J – Howard Jacobson

JREAD FOR BOOKERTHON

A love story set in a dystopian future 

Decades in the future Kevern lives in a cottage on sea cliffs near Port Reuben and makes art with wood. He meets Ailinn and falls in love. The two begin a passionate romance, and move in together. Yet neither knows where they have come from or what their plans are because speaking of the past, of historical brutalities is not an accepted thing any longer.

There has been an historical catastrophe but this is referred to only as “what happened, if it happened”. (The catastrophe is presumably the Holocaust and the J word which no one can say any longer: Jew.) This inability to remember or to speak freely shrouds everyone in suspicion, denial and apology.

One day a detective comes to Port Reuben to investigate a triple murder. He and others suspect that the passions of people, long repressed by the government which strives for harmony, are resurfacing in violent ways as a result of being bottled up for so long.

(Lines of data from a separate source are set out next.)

$ cat src/rtl/global_controller_if.sv
// global_controller_if: AXI4-Lite slave port bundle for the global controller register block.
interface global_controller_if #(parameter int DW = 32, parameter int AW = 12);
  logic [AW-1:0]   awaddr;
  logic [2:0]      awprot;
  logic            awvalid;
  logic            awready;
  logic [DW-1:0]   wdata;
  logic [DW/8-1:0] wstrb;
  logic            wvalid;
  logic            wready;
  logic            bvalid;
  logic [1:0]      bresp;
  logic            bready;
  logic [AW-1:0]   araddr;
  logic [2:0]      arprot;
  logic            arvalid;
  logic            arready;
  logic [DW-1:0]   rdata;
  logic [1:0]      rresp;
  logic            rvalid;
  logic            rready;
  modport slave (
    input  awaddr, awprot, awvalid, wdata, wstrb, wvalid, bready, araddr, arprot, arvalid, rready,
    output awready, wready, bvalid, bresp, arready, rdata, rresp, rvalid
  );
  modport master (
    output awaddr, awprot, awvalid, wdata, wstrb, wvalid, bready, araddr, arprot, arvalid, rready,
    input  awready, wready, bvalid, bresp, arready, rdata, rresp, rvalid
  );
endinterface
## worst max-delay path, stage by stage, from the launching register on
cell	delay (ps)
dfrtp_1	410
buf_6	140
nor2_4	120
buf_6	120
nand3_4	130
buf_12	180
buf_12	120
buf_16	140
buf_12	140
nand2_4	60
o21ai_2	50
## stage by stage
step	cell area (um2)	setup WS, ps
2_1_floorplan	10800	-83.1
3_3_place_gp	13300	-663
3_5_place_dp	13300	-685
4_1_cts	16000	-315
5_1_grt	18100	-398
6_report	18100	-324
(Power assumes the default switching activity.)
`src/rtl/gmii_pkg.sv`:
```
// Shared constants, state encoding and width helper for the GMII transmit scheduler.
package gmii_pkg;

  localparam logic [7:0] PREAMBLE_BYTE = 8'h55;
  localparam logic [7:0] SFD_BYTE      = 8'hD5;

  typedef enum logic [2:0] {
    IDLE,
    PREAMBLE,
    SFD,
    DATA,
    DRAIN,
    IFG
  } tx_state_t;

  // Width of a source index; a single source still needs one bit.
  function automatic int idx_width(input int n);
    return (n > 1) ? $clog2(n) : 1;
  endfunction

endpackage

```
`src/rtl/rr_arbiter.sv`:
```
// Round-robin arbiter: grants the first requester at or after the pointer
// and moves the pointer just past the winner when the grant is taken.
module rr_arbiter
  import gmii_pkg::*;
#(
  parameter int NUM_SRC = 2
) (
  input  logic                          clk,
  input  logic                          rst,
  input  logic [NUM_SRC-1:0]            req,
  input  logic                          en,
  output logic [NUM_SRC-1:0]            grant,
  output logic [idx_width(NUM_SRC)-1:0] grant_idx
);

  localparam int IW = idx_width(NUM_SRC);

  logic [IW-1:0] ptr;
  logic [IW-1:0] cand;
  logic          found;

  // Rotating-priority search starting at the pointer.
  // NOTE: every variable written in always_comb gets a default first, so no path can infer a latch.
  always_comb begin
    grant     = '0;
    grant_idx = '0;
    found     = 1'b0;
    cand      = '0;
    for (int i = 0; i < NUM_SRC; i++) begin
      cand = IW'((int'(ptr) + i) % NUM_SRC);
      if (!found && req[cand]) begin
        found       = 1'b1;
        grant[cand] = 1'b1;
        grant_idx   = cand;
      end
    end
  end

  // Advance the pointer past the winner whenever a grant is taken.
  // NOTE: sequential state uses non-blocking assignments so every flop samples pre-edge values.
  always_ff @(posedge clk or posedge rst) begin
    if (rst) begin
      ptr <= '0;
    end else if (en && found) begin
      ptr <= (grant_idx == IW'(NUM_SRC - 1)) ? '0 : grant_idx + IW'(1);
    end
  end

endmodule

```
`src/rtl/gmii_tx_scheduler.sv`:
```
// Round-robin frame scheduler onto a GMII transmit interface: preamble/SFD
// insertion, cut-through payload, underrun signalling with drain, and IFG.
module gmii_tx_scheduler
  import gmii_pkg::*;
#(
  parameter int NUM_SRC      = 2,
  parameter int PREAMBLE_LEN = 7,
  parameter int IFG_CYCLES   = 12
) (
  input  logic                          clk,
  input  logic                          rst,
  input  logic [8*NUM_SRC-1:0]          s_data,
  input  logic [NUM_SRC-1:0]            s_valid,
  input  logic [NUM_SRC-1:0]            s_last,
  output logic [NUM_SRC-1:0]            s_ready,
  output logic [7:0]                    gmii_txd,
  output logic                          gmii_tx_en,
  output logic                          gmii_tx_er,
  output logic                          busy,
  output logic [idx_width(NUM_SRC)-1:0] grant_idx
);

  localparam int IW      = idx_width(NUM_SRC);
  localparam int CNT_MAX = (PREAMBLE_LEN > IFG_CYCLES) ? PREAMBLE_LEN : IFG_CYCLES;
  localparam int CNT_W   = $clog2(CNT_MAX + 1);

  tx_state_t          state, state_nxt;
  logic [CNT_W-1:0]   cnt, cnt_nxt;
  logic [IW-1:0]      grant_nxt;
  logic [7:0]         txd_nxt;
  logic               en_nxt;
  logic               er_nxt;

  logic               arb_en;
  logic [NUM_SRC-1:0] arb_grant;
  logic [IW-1:0]      arb_idx;

  logic               sel_valid;
  logic               sel_last;
  logic [7:0]         sel_data;

  rr_arbiter #(
    .NUM_SRC (NUM_SRC)
  ) u_arb (
    .clk       (clk),
    .rst       (rst),
    .req       (s_valid),
    .en        (arb_en),
    .grant     (arb_grant),
    .grant_idx (arb_idx)
  );

  assign busy = (state != IDLE);

  // Route the granted source's byte stream to the line datapath.
  always_comb begin
    sel_valid = 1'b0;
    sel_last  = 1'b0;
    sel_data  = '0;
    for (int i = 0; i < NUM_SRC; i++) begin
      if (grant_idx == IW'(i)) begin
        sel_valid = s_valid[i];
        sel_last  = s_last[i];
        sel_data  = s_data[8*i +: 8];
      end
    end
  end

  // Accept strobe: follows valid while forwarding, forced high while draining.
  always_comb begin
    s_ready = '0;
    for (int i = 0; i < NUM_SRC; i++) begin
      if (grant_idx == IW'(i)) begin
        if (state == SFD || state == DATA) begin
          s_ready[i] = s_valid[i];
        end else if (state == DRAIN) begin
          s_ready[i] = 1'b1;
        end
      end
    end
  end

  // Next state and next line byte; the line registers lag the state by one cycle.
  always_comb begin
    state_nxt = state;
    cnt_nxt   = cnt;
    grant_nxt = grant_idx;
    txd_nxt   = '0;
    en_nxt    = 1'b0;
    er_nxt    = 1'b0;
    arb_en    = 1'b0;
    case (state)
      IDLE: begin
        arb_en = 1'b1;
        if (|arb_grant) begin
          grant_nxt = arb_idx;
          state_nxt = PREAMBLE;
          cnt_nxt   = CNT_W'(1);
          txd_nxt   = PREAMBLE_BYTE;
          en_nxt    = 1'b1;
        end
      end
      PREAMBLE: begin
        en_nxt = 1'b1;
        if (cnt >= CNT_W'(PREAMBLE_LEN)) begin
          txd_nxt   = SFD_BYTE;
          state_nxt = SFD;
          cnt_nxt   = '0;
        end else begin
          txd_nxt = PREAMBLE_BYTE;
          cnt_nxt = cnt + CNT_W'(1);
        end
      end
      SFD, DATA: begin
        en_nxt = 1'b1;
        if (sel_valid) begin
          txd_nxt = sel_data;
          if (sel_last) begin
            // The IFG state's first cycle still shows this byte, so count from 0.
            state_nxt = IFG;
            cnt_nxt   = '0;
          end else begin
            state_nxt = DATA;
          end
        end else begin
          er_nxt    = 1'b1;
          state_nxt = DRAIN;
        end
      end
      DRAIN: begin
        if (sel_valid && sel_last) begin
          // Line is already idle here, so the first IFG cycle is a low cycle.
          state_nxt = IFG;
          cnt_nxt   = CNT_W'(1);
        end
      end
      IFG: begin
        if (cnt >= CNT_W'(IFG_CYCLES)) begin
          state_nxt = IDLE;
        end else begin
          cnt_nxt = cnt + CNT_W'(1);
        end
      end
      default: state_nxt = IDLE;
    endcase
  end

  // State, counter, grant and registered line outputs.
  always_ff @(posedge clk or posedge rst) begin
    if (rst) begin
      state      <= IDLE;
      cnt        <= '0;
      grant_idx  <= '0;
      gmii_txd   <= '0;
      gmii_tx_en <= 1'b0;
      gmii_tx_er <= 1'b0;
    end else begin
      state      <= state_nxt;
      cnt        <= cnt_nxt;
      grant_idx  <= grant_nxt;
      gmii_txd   <= txd_nxt;
      gmii_tx_en <= en_nxt;
      gmii_tx_er <= er_nxt;
    end
  end

endmodule

```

Kevern recalls an interaction with one of the murdered women, causing him and Ailinn to question their love. They aren’t even sure if they have fallen in love of their own accord or if there is some greater force at play that requires them to be in one another’s lives.

He didn’t want to feel better. He owed it to what he’d been told to feel worse. That was what living a serious life meant, wasn’t it, honoring the gravity of things by not pretending they were light? Rozenwyn Feigenblat had told him he was an ethicist, not an artist. He agreed with her. An artist owed a duty to nothing except his own irresponsibility. It was OK for an artist to frolic in the water, no matter how bloody the waves or how high the tide rose. An ethicist had an obligation to drown.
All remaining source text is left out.